Brighton, September 2007
‘Are you sure this thing works?’ Danny asked Mr Singh, the gizmo man.
‘You want demonstration?’
‘I’d be a mug if I didn’t.’
‘No problem. Where did you leave car?’
‘A little way up the street.’
‘What make?’
‘It’s the old white Merc by the lamp post.’
‘Locking is remote, right?’
Danny dipped his hand in his pocket, opened his palm and showed the key fob with its push-button controls.
‘Very good,’ Mr Singh said. ‘We can test. Go to car and let yourself in. Step out, lock up and walk back here. I am waiting on street with gizmo.’
Danny was alert for trickery. He wasn’t parting with sixty-odd pounds for a useless lump of plastic and metal. But if it really did work, he could be quids in. Thousands.
The gizmo, as Mr Singh called it, looked pretty basic in construction, a pocket-sized black box with two retractable antennas fitted to one end.
No money had changed hands yet, so the guy had nothing to gain by doing a runner. Danny stepped out of the little coffee shop and did exactly as suggested. Walked to the Mercedes, unlocked, got in, closed the door, opened it again, stepped out, locked, using the smart key, and walked back to where Mr Singh was standing outside the shop with the gizmo in his hands.
‘You locked it, right?’
‘Sure did,’ Danny said.
‘Where is key?’
‘Back in my pocket.’
‘Excellent. Leave it there. Now go to car and try door.’
Danny had walked only a few steps when he saw that the lock pins were showing. Just as promised, the car was unlocked.
He was impressed. To be certain, he opened the door he’d apparently locked a moment ago.
‘Good job, eh?’ Mr Singh said when Danny went back to him.
‘Nice one. Who makes these things?’
‘Made in China.’
‘Wouldn’t you know it?’
‘Simple to operate. You want to buy?’
‘How does it work?’
‘OK. You know how key fob works?’
‘Using a radio signal.’
‘Right.
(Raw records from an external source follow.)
Context: an optimization exercise on an open-source flow, tuned for small area, a short achievable clock period and few clock cycles. The choices shown serve that exercise and are no tape-out recipe.
In this exercise RTL edits were held to simulation tests only and were not proved equivalent to the original.

==> inputs of branch pepper <==
==> flow/design.v <==
module svetva_chain (
    input  wire         clk,
    input  wire         rst,
    input  wire         cmd_valid,
    output wire         cmd_ready,
    input  wire         cmd_open,
    input  wire [63:0]  cmd_uid,
    input  wire [7:0]   cmd_ring,
    input  wire [31:0]  cmd_rcount,
    input  wire [31:0]  cmd_seq,
    input  wire         in_valid,
    output wire         in_ready,
    input  wire [31:0]  in_data,
    output wire [255:0] chain,
    output reg          done
);
    function [31:0] rotr(input [31:0] x, input integer n);
        rotr = (x >> n) | (x << (32 - n));
    endfunction
    function [31:0] bsig0(input [31:0] x);
        bsig0 = rotr(x, 2) ^ rotr(x, 13) ^ rotr(x, 22);
    endfunction
    function [31:0] bsig1(input [31:0] x);
        bsig1 = rotr(x, 6) ^ rotr(x, 11) ^ rotr(x, 25);
    endfunction
    function [31:0] ssig0(input [31:0] x);
        ssig0 = rotr(x, 7) ^ rotr(x, 18) ^ (x >> 3);
    endfunction
    function [31:0] ssig1(input [31:0] x);
        ssig1 = rotr(x, 17) ^ rotr(x, 19) ^ (x >> 10);
    endfunction
    function [31:0] bswap(input [31:0] x);
        bswap = {x[7:0], x[15:8], x[23:16], x[31:24]};
    endfunction
    function [63:0] csa(input [31:0] x, input [31:0] y, input [31:0] z);
        csa = {((x & y) | (x & z) | (y & z)) << 1, x ^ y ^ z};
    endfunction
    localparam [31:0] IV0 = 32'h6a09e667, IV1 = 32'hbb67ae85,
                      IV2 = 32'h3c6ef372, IV3 = 32'ha54ff53a,
                      IV4 = 32'h510e527f, IV5 = 32'h9b05688c,
                      IV6 = 32'h1f83d9ab, IV7 = 32'h5be0cd19;
    reg          busy;          
    reg          pre;           
    reg          op_open;       
    reg  [5:0]   t;             
    reg  [1:0]   rcur;          
    reg          run_last;      
    reg  [17:0]  rem;           
    reg          d_cur;         
    reg          d_nxt;         
    reg  [16:0]  lenw;          
    reg          gl;            
    reg  [31:0]  ibuf;          
    reg          ibuf_v;
    reg          need;          
    reg  [3:0]   rcnt;          
    reg          f61, f62, f63;         
    reg          gw;            
    reg  [3:0]   j;             
    reg  [1:0]   gbk;           
    reg          f13;           
    reg  [31:0]  a, b, c, d, e, f, g, h;
    reg  [31:0]  H0, H1, H2, H3, H4, H5, H6, H7;    
    reg  [31:0]  wq [0:15];     
    reg  [31:0]  pa;            
    assign chain = {bswap(H7), bswap(H6), bswap(H5), bswap(H4),
                    bswap(H3), bswap(H2), bswap(H1), bswap(H0)};
    wire        accept  = !busy && cmd_valid;
    wire        rot     = (rcnt != 4'd0);
    wire        stall   = rot || (need && !ibuf_v);    
    wire        step    = busy && !stall;
    wire        finish  = step && f63 && !pre && run_last;
    assign cmd_ready = !busy;
    assign in_ready  = busy && !op_open && (!ibuf_v || (need && !rot));
    reg  [5:0]  t_n;
    reg         pre_n;
    reg  [1:0]  rcur_n;
    always @(*) begin
        t_n    = t;
        pre_n  = pre;
        rcur_n = rcur;
        if (accept) begin
            t_n = 6'd62;
        end else if (step) begin
            t_n = t + 6'd1;
            if (f63) begin
                pre_n = 1'b0;
                if (!pre) begin
                    if (run_last) begin
                        t_n   = 6'd61;
                        pre_n = 1'b1;
                        rcur_n = 2'd0;
                    end else if (rcur != 2'd2) begin
                        rcur_n = rcur + 2'd1;
                    end
                end
            end
        end
    end
    wire        hi_n   = (t_n >= 6'd61);
    wire        gw_n   = hi_n || (t_n <= 6'd12);
    wire [3:0]  j_n    = t_n[3:0] + 4'd3;
    wire [1:0]  gbk_n  = !hi_n ? rcur_n : pre_n ? 2'd0 : (rcur_n == 2'd2 ? 2'd2 : rcur_n + 2'd1);
    wire        rreg    = (gbk == 2'd2) || (gbk == 2'd1 && j[3]);    
    wire        rem_lt4 = rem[17] || (rem[16:2] == 15'd0);
    wire        w_len   = (gbk == 2'd1) && (j == 4'd1);              
    wire        w_dec   = (gbk == 2'd2) || (gbk == 2'd1 && j >= 4'd2);
    wire        mk      = gw && (accept || step);                    
    wire        d_cur_n = !mk ? d_cur : w_len ? 1'b1 : w_dec ? d_nxt : d_cur;
    function data_of(input [1:0] gb, input [3:0] jj, input df);
        case (gb)
            2'd0:    data_of = jj[3];
            2'd1:    data_of = !jj[3] || df;
            default: data_of = df;
        endcase
    endfunction
    wire        busy_n  = accept || (busy && !finish);
    wire        need_n  = busy_n && !(accept ? 1'b1 : op_open) && gw_n && data_of(gbk_n, j_n, d_cur_n);
    always @(posedge clk) begin
        if (rst) begin
            busy    <= 1'b0;
            pre     <= 1'b1;
            t       <= 6'd61;
            rcur    <= 2'd0;
            done    <= 1'b0;
            ibuf_v  <= 1'b0;
            need    <= 1'b0;
            rcnt    <= 4'd0;
            f61 <= 1'b1; f62 <= 1'b0; f63 <= 1'b0;
            gw  <= 1'b1; j <= 4'd0; gbk <= 2'd0; f13 <= 1'b0;
        end else begin
            busy   <= busy_n;
            done   <= finish;
            t      <= t_n;
            pre    <= pre_n;
            rcur   <= rcur_n;
            need   <= need_n;
            ibuf_v <= (in_valid && in_ready) || (ibuf_v && !(need && !rot));
            if (rot)
                rcnt <= rcnt - 4'd1;
            else if (busy && need && !ibuf_v)
                rcnt <= 4'd15;
            f61 <= (t_n == 6'd61);
            f62 <= (t_n == 6'd62);
            f63 <= (t_n == 6'd63);
            gw  <= gw_n;
            j   <= j_n;
            gbk <= gbk_n;
            f13 <= (t_n == 6'd13) && !pre_n;
            if (accept)
                op_open <= cmd_open;
        end
    end
    always @(posedge clk) begin
        if (in_valid && in_ready)
            ibuf <= in_data;
    end
    always @(posedge clk) begin
        if (mk) begin
            if (w_len) begin
                rem   <= 18'd24 + {2'b00, ibuf[15:0]};
                lenw  <= 17'd96 + {1'b0, ibuf[15:0]};
                d_cur <= 1'b1;
                d_nxt <= 1'b1;
            end else if (w_dec) begin
                rem   <= rem - 18'd4;
                d_cur <= d_nxt;
                d_nxt <= !rem[17] && ((rem[16:4] != 13'd0) || (rem[3] && rem[2:0] != 3'd0));
            end
            if (j == 4'd0)
                gl <= rreg && rem_lt4;
            else if (rreg && rem_lt4 && j <= 4'd13)
                gl <= 1'b1;
        end
        if (step && f13)
            run_last <= op_open || gl;
    end
    wire        opn   = busy ? op_open : cmd_open;
    wire [31:0] in_be = bswap(ibuf);
    reg  [31:0] hword;
    always @(*) begin
        case (j[2:0])
            3'd0: hword = H0;
            3'd1: hword = H1;
            3'd2: hword = H2;
            3'd3: hword = H3;
            3'd4: hword = H4;
            3'd5: hword = H5;
            3'd6: hword = H6;
            default: hword = H7;
        endcase
    end
    reg  [31:0] msg;
    always @(*) begin
        msg = 32'd0;
        if (opn) begin
            case (j)
                4'd0:  msg = 32'h53564554;                    
                4'd1:  msg = 32'h56412d43;                    
                4'd2, 4'd3, 4'd4, 4'd5, 4'd6: msg = hword;    
                4'd7:  msg = 32'h80000000;
                4'd15: msg = 32'd224;                         
                default: msg = 32'd0;
            endcase
        end else if (gbk == 2'd0 && !j[3]) begin
            msg = hword;                                      
        end else if (!rreg || !rem_lt4) begin
            msg = in_be;
        end else if (d_cur) begin
            case (rem[1:0])
                2'd1:    msg = {in_be[31:24], 8'h80, 16'd0};
                2'd2:    msg = {in_be[31:16], 8'h80, 8'd0};
                default: msg = {in_be[31:8], 8'h80};
            endcase
        end else if (!rem[17]) begin
            msg = 32'h80000000;
        end else if (gl && j == 4'd15) begin
            msg = {12'd0, lenw, 3'b000};
        end
    end
    wire [63:0] cs1   = csa(ssig1(wq[14]), wq[9], ssig0(wq[1]));
    wire [63:0] cs2   = csa(cs1[31:0], cs1[63:32], wq[0]);
    wire [31:0] sched = cs2[31:0] + cs2[63:32];
    wire [31:0] w_new = gw ? msg : sched;
    wire [5:0]  tk = t + 6'd1;
    reg  [31:0] k_lu;
    reg  [31:0] k_nx;
    always @(posedge clk)
        if (!stall)
            k_nx <= k_lu;
    always @(*) begin
        case (tk)
            6'd0: k_lu = 32'h71374491;
            6'd1: k_lu = 32'hb5c0fbcf;
            6'd2: k_lu = 32'he9b5dba5;
            6'd3: k_lu = 32'h3956c25b;
            6'd4: k_lu = 32'h59f111f1;
            6'd5: k_lu = 32'h923f82a4;
            6'd6: k_lu = 32'hab1c5ed5;
            6'd7: k_lu = 32'hd807aa98;
            6'd8: k_lu = 32'h12835b01;
            6'd9: k_lu = 32'h243185be;
            6'd10: k_lu = 32'h550c7dc3;
            6'd11: k_lu = 32'h72be5d74;
            6'd12: k_lu = 32'h80deb1fe;
            6'd13: k_lu = 32'h9bdc06a7;
            6'd14: k_lu = 32'hc19bf174;
            6'd15: k_lu = 32'he49b69c1;
            6'd16: k_lu = 32'hefbe4786;
            6'd17: k_lu = 32'h0fc19dc6;
            6'd18: k_lu = 32'h240ca1cc;
            6'd19: k_lu = 32'h2de92c6f;
            6'd20: k_lu = 32'h4a7484aa;
            6'd21: k_lu = 32'h5cb0a9dc;
            6'd22: k_lu = 32'h76f988da;
            6'd23: k_lu = 32'h983e5152;
            6'd24: k_lu = 32'ha831c66d;
            6'd25: k_lu = 32'hb00327c8;
            6'd26: k_lu = 32'hbf597fc7;
            6'd27: k_lu = 32'hc6e00bf3;
            6'd28: k_lu = 32'hd5a79147;
            6'd29: k_lu = 32'h06ca6351;
            6'd30: k_lu = 32'h14292967;
            6'd31: k_lu = 32'h27b70a85;
            6'd32: k_lu = 32'h2e1b2138;
            6'd33: k_lu = 32'h4d2c6dfc;
            6'd34: k_lu = 32'h53380d13;
            6'd35: k_lu = 32'h650a7354;
            6'd36: k_lu = 32'h766a0abb;
            6'd37: k_lu = 32'h81c2c92e;
            6'd38: k_lu = 32'h92722c85;
            6'd39: k_lu = 32'ha2bfe8a1;
            6'd40: k_lu = 32'ha81a664b;
            6'd41: k_lu = 32'hc24b8b70;
            6'd42: k_lu = 32'hc76c51a3;
            6'd43: k_lu = 32'hd192e819;
            6'd44: k_lu = 32'hd6990624;
            6'd45: k_lu = 32'hf40e3585;
            6'd46: k_lu = 32'h106aa070;
            6'd47: k_lu = 32'h19a4c116;
            6'd48: k_lu = 32'h1e376c08;
            6'd49: k_lu = 32'h2748774c;
            6'd50: k_lu = 32'h34b0bcb5;
            6'd51: k_lu = 32'h391c0cb3;
            6'd52: k_lu = 32'h4ed8aa4a;
            6'd53: k_lu = 32'h5b9cca4f;
            6'd54: k_lu = 32'h682e6ff3;
            6'd55: k_lu = 32'h748f82ee;
            6'd56: k_lu = 32'h78a5636f;
            6'd57: k_lu = 32'h84c87814;
            6'd58: k_lu = 32'h8cc70208;
            6'd59: k_lu = 32'h90befffa;
            6'd60: k_lu = 32'ha4506ceb;
            6'd61: k_lu = 32'hbef9a3f7;
            6'd62: k_lu = 32'hc67178f2;
            6'd63: k_lu = 32'h428a2f98;
            default: k_lu = 32'h0;
        endcase
    end
    wire [31:0] s1v = bsig1(e);
    wire [31:0] chv = (e & f) ^ (~e & g);
    wire [31:0] s0v = bsig0(a);
    wire [31:0] mjv = (a & b) ^ (a & c) ^ (b & c);
    wire [31:0] fa0 = f63 ? H0 : 32'd0;
    wire [31:0] fe4 = f63 ? H4 : 32'd0;
    wire [63:0] ct1 = csa(pa, s1v, chv);                   
    wire [63:0] ca2 = csa(fa0, mjv, s0v);
    wire [63:0] ca3 = csa(ct1[31:0], ct1[63:32], ca2[31:0]);
    wire [63:0] ca4 = csa(ca3[31:0], ca3[63:32], ca2[63:32]);
    wire [31:0] a_nx = ca4[31:0] + ca4[63:32];
    wire [63:0] ce2 = csa(ct1[31:0], ct1[63:32], d);
    wire [63:0] ce3 = csa(ce2[31:0], ce2[63:32], fe4);
    wire [31:0] e_nx = ce3[31:0] + ce3[63:32];
    wire [31:0] hsa  = f61 ? H3 : f62 ? H2 : H1;
    wire [31:0] hse  = f61 ? H7 : f62 ? H6 : H5;
    wire [31:0] ad_a = a + hsa;
    wire [31:0] ad_e = e + hse;
    wire [31:0] hsrc = f63 ? (pre ? IV7 : H7) : g;
    wire [63:0] cp1  = csa(hsrc, k_nx, wq[14]);
    wire        run  = step && !pre;            
    integer i;
    always @(posedge clk) begin
        for (i = 0; i < 15; i = i + 1)
            wq[i] <= wq[i + 1];
        wq[15] <= stall ? wq[0] : w_new;
    end
    always @(posedge clk) begin
        if (!stall) begin
            pa <= cp1[31:0] + cp1[63:32];
            if (pre) begin
                {a, b, c, d, e, f, g, h} <= {IV0, IV1, IV2, IV3, IV4, IV5, IV6, IV7};
            end else if (f63) begin
                a <= a_nx; b <= ad_a; c <= H2; d <= H3;
                e <= e_nx; f <= ad_e; g <= H6; h <= H7;
            end else begin
                a <= a_nx; b <= a; c <= b; d <= c;
                e <= e_nx; f <= e; g <= f; h <= g;
            end
        end
    end
    always @(posedge clk) begin
        if (rst) begin
            {H0, H1, H2, H3, H4, H5, H6, H7} <= 256'd0;
        end else if (accept) begin
            if (cmd_open) begin
                H2 <= bswap(cmd_uid[31:0]);
                H3 <= bswap(cmd_uid[63:32]);
                H4 <= {cmd_ring, 24'd0};
                H5 <= bswap(cmd_rcount);
                H6 <= bswap(cmd_seq);
            end
        end else if (run) begin
            if (f13 && rcur == 2'd0)
                {H0, H1, H2, H3, H4, H5, H6, H7} <= {IV0, IV1, IV2, IV3, IV4, IV5, IV6, IV7};
            if (f61) begin H3 <= ad_a; H7 <= ad_e; end
            if (f62) begin H2 <= ad_a; H6 <= ad_e; end
            if (f63) begin H0 <= a_nx; H1 <= ad_a; H4 <= e_nx; H5 <= ad_e; end
        end
    end
endmodule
Sending signal from fob to car. Programmed to connect with your car and no other. But this gizmo is signal jammer. Breaks frequency. You think you lock up, but I zap you with this.’
‘Let me see.’
Danny held the thing and turned it over. ‘All I have to do is press this?’
‘Correct. All about timing. You are catching exact moment when driver is pointing fob at car.’
‘Hang on. There’s always a sound when the locks engage. And the lights flick on and off. If that doesn’t happen, the driver will notice.’
‘Did you notice?’
Danny hesitated. ‘There was traffic noise and I was thinking of other things.’
‘So?’ Mr Singh flashed his teeth.
‘In a quiet place the driver would notice.’
‘Don’t use in quiet place. Street is better, street with much traffic.’
Danny turned the jammer over and looked at the other side, speculating. ‘How much are you asking?’
‘Seventy, battery included.’
He made a sound as if he’d been burnt. ‘Seventy is more than I thought.’
‘Fully effective up to fifty metres.’
Danny handed it back. ‘I don’t suppose it works with the latest models.’
‘Now I am being honest. Very new cars, possibly no. Manufacturers getting wise. Any car up to last year is good. That gives plenty choice. To you, special offer, not to be repeated. Sixty-five.’
Danny took a wad from his back pocket, peeled off three twenties and held them out.
Mr Singh sighed, took the money and handed over the jammer.
‘Before you go,’ Danny said. ‘There’s something else. This gets me into the car, but it doesn’t let me drive it away. I was told you have another little beauty for that.’
Mr Singh’s eyes lit up again. ‘Programmer. Which make? BMW, Mercedes, Audi?’
‘I need a different one for each make, do I? How much will it cost me?’
‘Two hundred. Maybe two-fifty.’
Danny whistled. This was getting to be a larger investment than he planned, but he thought about the top-class cars he could steal. ‘Let’s say the Bimmer.’
‘BMW three or five series I can do for two hundred.’
‘Is it difficult to operate?’
‘Dead easy. All cars now have diagnostic connector port. You plug in and programmer reads key code.’
‘Then what?’
‘Code is transferred from car’s computer to microchip in new key. You get five blank keys gratis as well.’
‘So I can drive off using the new key? Have you tried this yourself?’
‘No, no, no, I am supplier only. Supplying is lawful. Driving off with some person’s car is not.’
‘But you can show me how the thing works?’
‘You come back with two hundred cash this time tomorrow and for you as special customer I am supplying and demonstrating BMW 3 series programmer.’
Next afternoon special customer Danny drove away from Brighton with the programmer and the pride of a man at the cutting edge of the electronic revolution. In his youth he’d used a wire coat hanger to get into cars. He’d graduated to a slim Jim strip and then a whole collection of lock-picking tools. But the days of hotwiring the ignition were long gone. In recent years anti-theft technology had become so sophisticated that he’d been reduced to touring car parks looking for vehicles left unlocked by their stupid owners. For a man once known as Driveaway Danny it had become humiliating. The Mercedes he was driving was twelve years old. He’d liberated it in July from some idiot in Bognor who’d left it on his driveway with the key in the ignition.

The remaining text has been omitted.